Relugolix (brand name Orgovyx) is an oral gonadotropin-releasing hormone (GnRH) antagonist, also referred to as an LHRH antagonist, used for the treatment of advanced prostate cancer. It works by competitively binding to pituitary GnRH receptors, which leads to a decrease in the production of luteinizing hormone (LH) and follicle-stimulating hormone (FSH), subsequently lowering testosterone levels.
Dosing and Administration
- Loading Dose: The treatment begins with a single 360mg oral loading dose (three 120mg tablets) on the first day.
- Maintenance Dose: Following the loading dose, patients take 120mg (one tablet) orally once daily.
- Interruption: If the medication is interrupted for seven days or more, a new loading dose is required.
Clinical Efficacy (The HERO Trial)
The efficacy of relugolix was established in the HERO Phase III trial, which compared it to leuprolide injections. Key findings included:
- Testosterone Suppression: Relugolix demonstrated a higher rate of sustained testosterone suppression through 48 weeks compared to leuprolide (96.7% vs. 88.8%).

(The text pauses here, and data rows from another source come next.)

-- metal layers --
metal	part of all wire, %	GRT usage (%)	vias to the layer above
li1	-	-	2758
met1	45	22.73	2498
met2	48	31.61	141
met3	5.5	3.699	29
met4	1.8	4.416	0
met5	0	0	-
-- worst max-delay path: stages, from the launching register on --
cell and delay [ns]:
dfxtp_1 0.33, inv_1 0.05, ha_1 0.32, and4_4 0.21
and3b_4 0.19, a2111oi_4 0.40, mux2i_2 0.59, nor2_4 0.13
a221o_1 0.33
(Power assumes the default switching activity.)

- Speed of Action: It offers a fast onset and offset of action for testosterone suppression. Unlike LHRH agonists, it does not cause an initial testosterone surge (flare), eliminating the need for co-administration with antiandrogens at the start of therapy.
Cardiovascular Benefits
Relugolix is specifically noted for its lower risk of major cardiovascular adverse events (MACE) compared to LHRH agonists.
- In the HERO trial, the incidence of MACE was 2.9% for relugolix versus 6.2% for leuprolide.

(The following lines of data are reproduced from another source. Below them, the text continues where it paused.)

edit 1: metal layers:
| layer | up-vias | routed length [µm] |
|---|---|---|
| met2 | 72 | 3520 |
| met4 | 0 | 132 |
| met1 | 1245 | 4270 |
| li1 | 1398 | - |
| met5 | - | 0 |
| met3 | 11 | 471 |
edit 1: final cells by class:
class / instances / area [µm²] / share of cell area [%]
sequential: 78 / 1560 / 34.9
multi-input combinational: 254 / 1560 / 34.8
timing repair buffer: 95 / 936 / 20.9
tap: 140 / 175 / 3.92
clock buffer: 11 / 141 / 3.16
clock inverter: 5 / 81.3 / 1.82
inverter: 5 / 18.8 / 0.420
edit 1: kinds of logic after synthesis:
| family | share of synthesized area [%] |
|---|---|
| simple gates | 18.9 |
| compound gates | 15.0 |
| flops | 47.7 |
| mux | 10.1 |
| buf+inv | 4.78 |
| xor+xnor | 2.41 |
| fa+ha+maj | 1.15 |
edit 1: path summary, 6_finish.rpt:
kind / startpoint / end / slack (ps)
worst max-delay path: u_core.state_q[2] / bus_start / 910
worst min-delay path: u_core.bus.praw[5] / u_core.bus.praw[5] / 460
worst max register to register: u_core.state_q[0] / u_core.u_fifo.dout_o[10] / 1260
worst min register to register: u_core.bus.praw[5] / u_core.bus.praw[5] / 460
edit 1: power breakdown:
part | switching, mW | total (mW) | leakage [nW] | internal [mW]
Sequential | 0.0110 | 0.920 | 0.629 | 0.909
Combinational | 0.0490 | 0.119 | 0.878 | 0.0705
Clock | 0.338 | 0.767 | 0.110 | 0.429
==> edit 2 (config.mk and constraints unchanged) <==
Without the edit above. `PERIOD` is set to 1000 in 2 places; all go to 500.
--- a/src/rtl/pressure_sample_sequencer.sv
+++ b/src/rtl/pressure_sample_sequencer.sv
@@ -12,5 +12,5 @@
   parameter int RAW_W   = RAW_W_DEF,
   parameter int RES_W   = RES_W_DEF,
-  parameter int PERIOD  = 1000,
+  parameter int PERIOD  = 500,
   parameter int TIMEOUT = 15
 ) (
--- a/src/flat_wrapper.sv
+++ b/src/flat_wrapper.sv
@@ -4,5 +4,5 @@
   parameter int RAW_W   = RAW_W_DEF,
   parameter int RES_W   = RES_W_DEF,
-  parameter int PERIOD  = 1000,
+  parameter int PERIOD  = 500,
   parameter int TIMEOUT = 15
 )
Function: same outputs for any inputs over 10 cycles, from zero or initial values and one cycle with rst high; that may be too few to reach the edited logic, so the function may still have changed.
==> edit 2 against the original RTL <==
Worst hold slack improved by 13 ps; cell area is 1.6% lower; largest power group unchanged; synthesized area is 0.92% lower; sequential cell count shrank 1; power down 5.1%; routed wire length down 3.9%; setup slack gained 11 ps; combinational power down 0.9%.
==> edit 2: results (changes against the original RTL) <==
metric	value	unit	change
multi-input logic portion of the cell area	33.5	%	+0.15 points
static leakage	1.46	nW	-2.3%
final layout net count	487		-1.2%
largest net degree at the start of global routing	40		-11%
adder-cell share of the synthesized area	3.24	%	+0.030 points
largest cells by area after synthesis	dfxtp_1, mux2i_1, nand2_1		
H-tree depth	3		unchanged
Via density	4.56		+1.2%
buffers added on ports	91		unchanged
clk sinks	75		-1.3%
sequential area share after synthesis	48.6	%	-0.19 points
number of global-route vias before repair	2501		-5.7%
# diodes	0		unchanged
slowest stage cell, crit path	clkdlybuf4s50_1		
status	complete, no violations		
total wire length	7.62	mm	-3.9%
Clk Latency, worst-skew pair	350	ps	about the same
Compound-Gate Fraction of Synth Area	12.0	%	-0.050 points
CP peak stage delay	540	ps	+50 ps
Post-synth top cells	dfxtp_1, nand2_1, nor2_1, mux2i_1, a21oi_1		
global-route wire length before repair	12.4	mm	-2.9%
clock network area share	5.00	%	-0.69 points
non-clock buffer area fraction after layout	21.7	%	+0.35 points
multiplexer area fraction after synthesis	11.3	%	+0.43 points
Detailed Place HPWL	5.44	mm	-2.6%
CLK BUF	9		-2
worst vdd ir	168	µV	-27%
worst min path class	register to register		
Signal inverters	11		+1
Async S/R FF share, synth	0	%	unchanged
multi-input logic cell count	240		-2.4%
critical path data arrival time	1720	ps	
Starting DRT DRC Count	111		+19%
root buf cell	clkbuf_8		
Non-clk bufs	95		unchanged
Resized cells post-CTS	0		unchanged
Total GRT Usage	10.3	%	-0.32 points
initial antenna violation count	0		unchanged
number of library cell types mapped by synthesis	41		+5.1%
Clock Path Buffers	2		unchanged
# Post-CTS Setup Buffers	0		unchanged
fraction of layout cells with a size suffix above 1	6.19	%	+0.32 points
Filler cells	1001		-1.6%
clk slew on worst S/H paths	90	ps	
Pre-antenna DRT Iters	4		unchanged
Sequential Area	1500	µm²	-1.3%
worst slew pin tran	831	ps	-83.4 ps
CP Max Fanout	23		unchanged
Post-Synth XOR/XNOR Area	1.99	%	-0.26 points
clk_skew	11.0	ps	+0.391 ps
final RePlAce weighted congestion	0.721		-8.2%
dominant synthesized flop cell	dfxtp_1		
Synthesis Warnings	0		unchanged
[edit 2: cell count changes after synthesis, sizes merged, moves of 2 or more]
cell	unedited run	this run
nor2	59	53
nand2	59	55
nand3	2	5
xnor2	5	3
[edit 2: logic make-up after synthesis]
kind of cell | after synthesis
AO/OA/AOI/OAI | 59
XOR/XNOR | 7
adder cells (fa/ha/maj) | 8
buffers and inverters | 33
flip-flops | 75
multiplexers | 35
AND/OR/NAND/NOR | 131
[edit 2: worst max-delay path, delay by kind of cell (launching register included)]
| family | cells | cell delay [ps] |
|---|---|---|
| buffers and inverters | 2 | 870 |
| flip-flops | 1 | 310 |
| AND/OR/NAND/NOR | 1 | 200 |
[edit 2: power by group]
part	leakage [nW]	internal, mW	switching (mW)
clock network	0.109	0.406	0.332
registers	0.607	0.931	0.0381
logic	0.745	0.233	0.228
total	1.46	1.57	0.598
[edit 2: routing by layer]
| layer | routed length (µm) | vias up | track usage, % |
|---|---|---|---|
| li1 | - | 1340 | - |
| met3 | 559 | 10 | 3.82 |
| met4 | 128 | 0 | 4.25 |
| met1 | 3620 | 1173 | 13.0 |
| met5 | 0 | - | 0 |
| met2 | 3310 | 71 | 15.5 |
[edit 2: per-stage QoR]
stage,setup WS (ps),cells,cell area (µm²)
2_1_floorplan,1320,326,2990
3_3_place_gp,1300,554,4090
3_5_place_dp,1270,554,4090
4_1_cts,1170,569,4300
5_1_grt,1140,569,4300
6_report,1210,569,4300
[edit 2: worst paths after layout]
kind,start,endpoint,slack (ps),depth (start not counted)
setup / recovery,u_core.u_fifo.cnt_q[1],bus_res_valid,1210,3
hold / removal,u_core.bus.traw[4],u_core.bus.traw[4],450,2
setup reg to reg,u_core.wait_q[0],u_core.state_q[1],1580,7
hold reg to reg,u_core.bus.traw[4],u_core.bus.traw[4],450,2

- For patients with a pre-existing history of MACE, the benefit was even more pronounced, with an event rate of 3.6% for relugolix compared to 17.8% for leuprolide.
Side Effects and Limitations
- Common Adverse Events: Side effects are generally similar to other forms of androgen deprivation therapy (ADT), but diarrhea was reported more frequently with relugolix (12.2% vs. 6.8% for leuprolide). It can also cause QTc prolongation.
- Survival Data: Currently, most published outcomes for relugolix relate to the speed and maintenance of testosterone suppression; data regarding overall survival or progression-free survival are not yet available.
- Combination Therapy: It has not been extensively studied in combination with other prostate cancer therapies and is generally recommended for patients requiring ADT alone. It is also considered an ideal option for intermittent androgen deprivation (IAD) due to its oral administration and fast recovery of testosterone levels.